Google has made an important change: the crawl limit for HTML files has been significantly reduced. Pages with HTML files larger than 2 MB are no longer fully crawled and indexed by Googlebot.
For most websites, HTML file sizes are below this new limit (as our data shows). But for pages that are affected, the change can become a serious issue.
At the same time, this update sends a clear signal: technical efficiency is becoming increasingly important for Google. With AI-powered search, rising computing costs, and ever-growing amounts of content, Google has to use its resources more selectively and expects websites to do the same.
In this article, we’ll take a closer look at what exactly has changed, what it means for your website, how to check whether your pages are affected using Seobility, and what you can do to keep your HTML files lean and crawlable.
- What exactly did Google change?
- Why is Google doing this?
- Which file types are affected?
- What does this mean for your website?
- How many websites does this actually affect? Insights from Seobility data
- How to check with Seobility if your pages are affected
- What should you do if pages exceed 2 MB?
- Best practices: how to stay on the safe side
- Final thoughts: technical SEO is becoming even more important
What exactly did Google change?
Until recently, Googlebot would fetch up to 15 MB of HTML content per page. That limit has been significantly reduced: Googlebot now crawls a maximum of 2 MB per file.
In practice, this means that if an HTML file exceeds 2 MB, Google fetches only the first part of the page content. Anything beyond that limit is ignored and therefore not indexed.
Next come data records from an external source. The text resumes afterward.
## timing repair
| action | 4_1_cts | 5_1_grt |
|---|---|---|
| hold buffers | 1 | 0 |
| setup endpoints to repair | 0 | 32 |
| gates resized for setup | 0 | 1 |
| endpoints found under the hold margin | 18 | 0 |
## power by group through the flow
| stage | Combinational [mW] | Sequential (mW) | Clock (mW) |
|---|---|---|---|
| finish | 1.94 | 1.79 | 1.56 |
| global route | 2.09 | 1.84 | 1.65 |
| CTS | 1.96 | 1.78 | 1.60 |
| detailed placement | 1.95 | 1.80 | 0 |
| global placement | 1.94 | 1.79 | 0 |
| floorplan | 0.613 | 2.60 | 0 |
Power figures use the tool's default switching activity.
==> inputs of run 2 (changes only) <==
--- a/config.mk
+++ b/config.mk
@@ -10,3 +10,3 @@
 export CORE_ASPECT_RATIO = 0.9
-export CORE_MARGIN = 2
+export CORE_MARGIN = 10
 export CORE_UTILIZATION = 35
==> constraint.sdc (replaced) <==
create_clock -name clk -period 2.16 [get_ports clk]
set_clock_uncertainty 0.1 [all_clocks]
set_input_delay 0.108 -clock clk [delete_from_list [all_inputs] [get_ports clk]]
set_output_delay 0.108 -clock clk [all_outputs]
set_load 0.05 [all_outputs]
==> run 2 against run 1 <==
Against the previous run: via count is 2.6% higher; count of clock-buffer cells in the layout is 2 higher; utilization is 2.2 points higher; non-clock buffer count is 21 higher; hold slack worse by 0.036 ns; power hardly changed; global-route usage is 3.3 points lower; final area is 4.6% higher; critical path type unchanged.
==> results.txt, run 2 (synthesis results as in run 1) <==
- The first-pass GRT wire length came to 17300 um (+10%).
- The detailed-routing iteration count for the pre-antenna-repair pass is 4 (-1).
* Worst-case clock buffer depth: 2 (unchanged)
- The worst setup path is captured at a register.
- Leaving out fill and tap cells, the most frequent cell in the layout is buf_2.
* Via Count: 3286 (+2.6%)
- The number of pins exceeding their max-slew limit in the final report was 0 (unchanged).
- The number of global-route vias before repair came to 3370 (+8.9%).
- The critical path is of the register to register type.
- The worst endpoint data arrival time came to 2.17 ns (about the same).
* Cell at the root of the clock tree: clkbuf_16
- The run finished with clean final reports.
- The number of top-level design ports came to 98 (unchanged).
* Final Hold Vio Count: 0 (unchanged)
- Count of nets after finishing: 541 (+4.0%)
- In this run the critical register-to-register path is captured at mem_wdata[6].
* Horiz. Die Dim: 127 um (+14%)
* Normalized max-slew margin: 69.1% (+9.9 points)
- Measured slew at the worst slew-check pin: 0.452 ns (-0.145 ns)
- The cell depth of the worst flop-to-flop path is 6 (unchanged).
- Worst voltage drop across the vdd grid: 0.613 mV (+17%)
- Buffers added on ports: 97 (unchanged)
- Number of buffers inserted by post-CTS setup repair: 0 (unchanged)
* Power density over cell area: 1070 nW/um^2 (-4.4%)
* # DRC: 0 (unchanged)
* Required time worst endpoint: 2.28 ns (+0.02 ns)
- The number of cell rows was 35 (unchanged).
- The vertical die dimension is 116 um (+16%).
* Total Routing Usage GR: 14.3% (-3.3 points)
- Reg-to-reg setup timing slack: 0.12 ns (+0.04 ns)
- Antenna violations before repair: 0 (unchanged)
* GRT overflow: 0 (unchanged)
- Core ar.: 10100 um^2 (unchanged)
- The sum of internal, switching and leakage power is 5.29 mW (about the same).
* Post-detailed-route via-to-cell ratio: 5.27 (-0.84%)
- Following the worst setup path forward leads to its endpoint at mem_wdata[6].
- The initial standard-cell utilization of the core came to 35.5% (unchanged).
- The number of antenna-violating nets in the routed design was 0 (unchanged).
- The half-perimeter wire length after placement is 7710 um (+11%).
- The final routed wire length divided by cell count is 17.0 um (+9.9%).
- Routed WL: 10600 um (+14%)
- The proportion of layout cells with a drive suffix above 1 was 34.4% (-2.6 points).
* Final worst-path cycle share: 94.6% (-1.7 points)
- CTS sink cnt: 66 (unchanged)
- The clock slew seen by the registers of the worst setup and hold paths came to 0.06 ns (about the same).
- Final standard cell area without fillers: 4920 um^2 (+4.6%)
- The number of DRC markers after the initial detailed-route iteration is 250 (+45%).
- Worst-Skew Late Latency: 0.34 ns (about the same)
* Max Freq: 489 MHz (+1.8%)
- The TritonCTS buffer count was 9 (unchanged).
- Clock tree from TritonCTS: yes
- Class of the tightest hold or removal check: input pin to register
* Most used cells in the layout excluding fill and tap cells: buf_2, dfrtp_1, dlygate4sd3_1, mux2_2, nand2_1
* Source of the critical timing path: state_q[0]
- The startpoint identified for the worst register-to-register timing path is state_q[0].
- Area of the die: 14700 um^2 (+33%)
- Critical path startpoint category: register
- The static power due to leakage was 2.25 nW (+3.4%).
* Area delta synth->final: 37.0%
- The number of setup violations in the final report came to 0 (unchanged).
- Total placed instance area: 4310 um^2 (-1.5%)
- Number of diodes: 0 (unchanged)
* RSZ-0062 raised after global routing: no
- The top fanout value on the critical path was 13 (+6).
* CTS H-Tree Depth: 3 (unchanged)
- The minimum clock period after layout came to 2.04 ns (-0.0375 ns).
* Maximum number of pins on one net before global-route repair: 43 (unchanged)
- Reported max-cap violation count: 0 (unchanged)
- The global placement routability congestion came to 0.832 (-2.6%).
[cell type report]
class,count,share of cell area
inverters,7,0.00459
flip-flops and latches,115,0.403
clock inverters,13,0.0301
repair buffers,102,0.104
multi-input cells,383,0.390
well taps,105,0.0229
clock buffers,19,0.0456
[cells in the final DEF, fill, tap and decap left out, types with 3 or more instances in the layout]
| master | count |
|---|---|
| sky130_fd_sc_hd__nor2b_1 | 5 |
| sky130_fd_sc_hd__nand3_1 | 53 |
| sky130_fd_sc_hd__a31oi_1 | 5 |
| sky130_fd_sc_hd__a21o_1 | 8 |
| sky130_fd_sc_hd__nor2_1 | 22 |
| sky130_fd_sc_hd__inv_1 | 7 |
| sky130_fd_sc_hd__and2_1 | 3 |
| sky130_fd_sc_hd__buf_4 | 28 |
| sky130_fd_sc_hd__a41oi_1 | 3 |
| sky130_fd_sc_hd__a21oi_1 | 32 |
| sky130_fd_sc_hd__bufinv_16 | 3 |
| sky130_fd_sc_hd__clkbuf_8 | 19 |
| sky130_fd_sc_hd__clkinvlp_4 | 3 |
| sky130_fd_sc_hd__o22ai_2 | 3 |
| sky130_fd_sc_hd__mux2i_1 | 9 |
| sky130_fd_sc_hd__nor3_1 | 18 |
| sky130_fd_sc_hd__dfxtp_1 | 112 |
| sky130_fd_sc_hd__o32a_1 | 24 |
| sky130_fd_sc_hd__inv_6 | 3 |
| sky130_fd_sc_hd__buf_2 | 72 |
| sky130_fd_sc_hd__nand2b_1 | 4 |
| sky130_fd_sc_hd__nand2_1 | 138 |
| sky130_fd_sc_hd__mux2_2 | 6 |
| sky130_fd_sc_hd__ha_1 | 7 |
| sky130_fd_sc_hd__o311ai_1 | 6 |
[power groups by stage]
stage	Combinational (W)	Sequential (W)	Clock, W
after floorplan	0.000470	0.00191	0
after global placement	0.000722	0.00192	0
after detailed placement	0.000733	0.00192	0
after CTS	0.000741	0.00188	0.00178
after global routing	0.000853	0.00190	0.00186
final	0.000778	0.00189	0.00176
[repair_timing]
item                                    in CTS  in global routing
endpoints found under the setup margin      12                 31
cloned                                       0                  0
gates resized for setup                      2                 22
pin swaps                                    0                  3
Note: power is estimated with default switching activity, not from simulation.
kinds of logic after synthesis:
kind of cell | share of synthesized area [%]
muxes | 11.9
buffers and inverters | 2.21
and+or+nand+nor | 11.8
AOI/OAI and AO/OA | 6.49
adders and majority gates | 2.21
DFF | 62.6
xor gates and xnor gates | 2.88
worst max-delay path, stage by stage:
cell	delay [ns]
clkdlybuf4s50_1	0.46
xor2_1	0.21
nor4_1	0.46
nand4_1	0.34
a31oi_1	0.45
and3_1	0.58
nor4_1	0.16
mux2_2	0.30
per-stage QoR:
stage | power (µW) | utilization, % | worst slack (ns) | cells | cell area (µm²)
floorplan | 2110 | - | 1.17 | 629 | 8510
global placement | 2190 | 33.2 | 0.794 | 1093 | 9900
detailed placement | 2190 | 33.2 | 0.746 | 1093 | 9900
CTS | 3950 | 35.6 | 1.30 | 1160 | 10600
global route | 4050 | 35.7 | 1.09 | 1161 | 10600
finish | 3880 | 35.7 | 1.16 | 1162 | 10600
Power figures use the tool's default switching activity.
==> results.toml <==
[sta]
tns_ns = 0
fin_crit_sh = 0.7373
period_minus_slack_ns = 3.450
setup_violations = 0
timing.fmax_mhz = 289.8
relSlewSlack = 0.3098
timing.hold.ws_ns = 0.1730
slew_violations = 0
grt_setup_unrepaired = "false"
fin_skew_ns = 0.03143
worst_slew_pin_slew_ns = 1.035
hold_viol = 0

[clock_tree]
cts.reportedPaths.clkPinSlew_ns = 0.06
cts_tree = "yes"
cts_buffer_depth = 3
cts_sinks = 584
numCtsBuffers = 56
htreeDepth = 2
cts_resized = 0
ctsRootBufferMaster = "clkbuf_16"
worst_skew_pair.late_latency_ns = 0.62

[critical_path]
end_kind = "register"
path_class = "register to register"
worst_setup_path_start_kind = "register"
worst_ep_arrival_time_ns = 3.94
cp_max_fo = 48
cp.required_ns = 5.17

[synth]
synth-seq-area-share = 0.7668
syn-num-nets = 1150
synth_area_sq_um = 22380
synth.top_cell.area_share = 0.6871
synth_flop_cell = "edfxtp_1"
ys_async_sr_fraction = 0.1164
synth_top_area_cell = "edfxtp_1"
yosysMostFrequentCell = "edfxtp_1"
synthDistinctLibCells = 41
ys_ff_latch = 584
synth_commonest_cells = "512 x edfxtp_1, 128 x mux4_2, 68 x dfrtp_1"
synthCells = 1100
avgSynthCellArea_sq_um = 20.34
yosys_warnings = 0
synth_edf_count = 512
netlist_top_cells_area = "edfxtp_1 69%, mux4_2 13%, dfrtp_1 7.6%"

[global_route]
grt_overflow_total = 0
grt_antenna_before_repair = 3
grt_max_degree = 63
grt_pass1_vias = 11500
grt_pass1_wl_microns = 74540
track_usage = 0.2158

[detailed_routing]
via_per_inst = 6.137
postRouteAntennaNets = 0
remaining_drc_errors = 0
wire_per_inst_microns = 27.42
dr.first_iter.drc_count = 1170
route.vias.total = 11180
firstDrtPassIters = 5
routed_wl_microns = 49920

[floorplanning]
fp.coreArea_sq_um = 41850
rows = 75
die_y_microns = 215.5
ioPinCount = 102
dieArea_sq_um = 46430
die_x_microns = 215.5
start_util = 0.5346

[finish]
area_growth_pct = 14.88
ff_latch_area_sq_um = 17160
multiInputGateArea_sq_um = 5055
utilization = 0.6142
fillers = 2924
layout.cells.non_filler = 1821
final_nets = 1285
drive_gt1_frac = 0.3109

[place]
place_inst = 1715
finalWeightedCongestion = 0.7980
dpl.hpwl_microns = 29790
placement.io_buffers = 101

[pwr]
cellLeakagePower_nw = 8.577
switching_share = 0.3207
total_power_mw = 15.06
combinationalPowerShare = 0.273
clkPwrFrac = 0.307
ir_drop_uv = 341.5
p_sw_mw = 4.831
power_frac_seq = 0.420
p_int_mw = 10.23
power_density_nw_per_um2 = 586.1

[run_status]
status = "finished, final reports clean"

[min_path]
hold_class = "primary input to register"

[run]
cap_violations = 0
This restriction doesn’t apply only to HTML files. Other text-based resources, such as CSS and JavaScript files, are subject to the same 2-MB limit, with each file being evaluated individually. The only exception is PDF files, which still have a much higher crawl limit of 64 MB.
Google hasn’t officially announced this change, but it is already documented in the English version of Google’s Search Central documentation:
Why is Google doing this?
Google hasn’t provided an official explanation. The update was introduced quietly, without any announcement or detailed reasoning.
Likely reasons
It’s reasonable to assume that Google is trying to save resources. Crawling, rendering, and processing large files are expensive, and costs continue to rise as the web grows.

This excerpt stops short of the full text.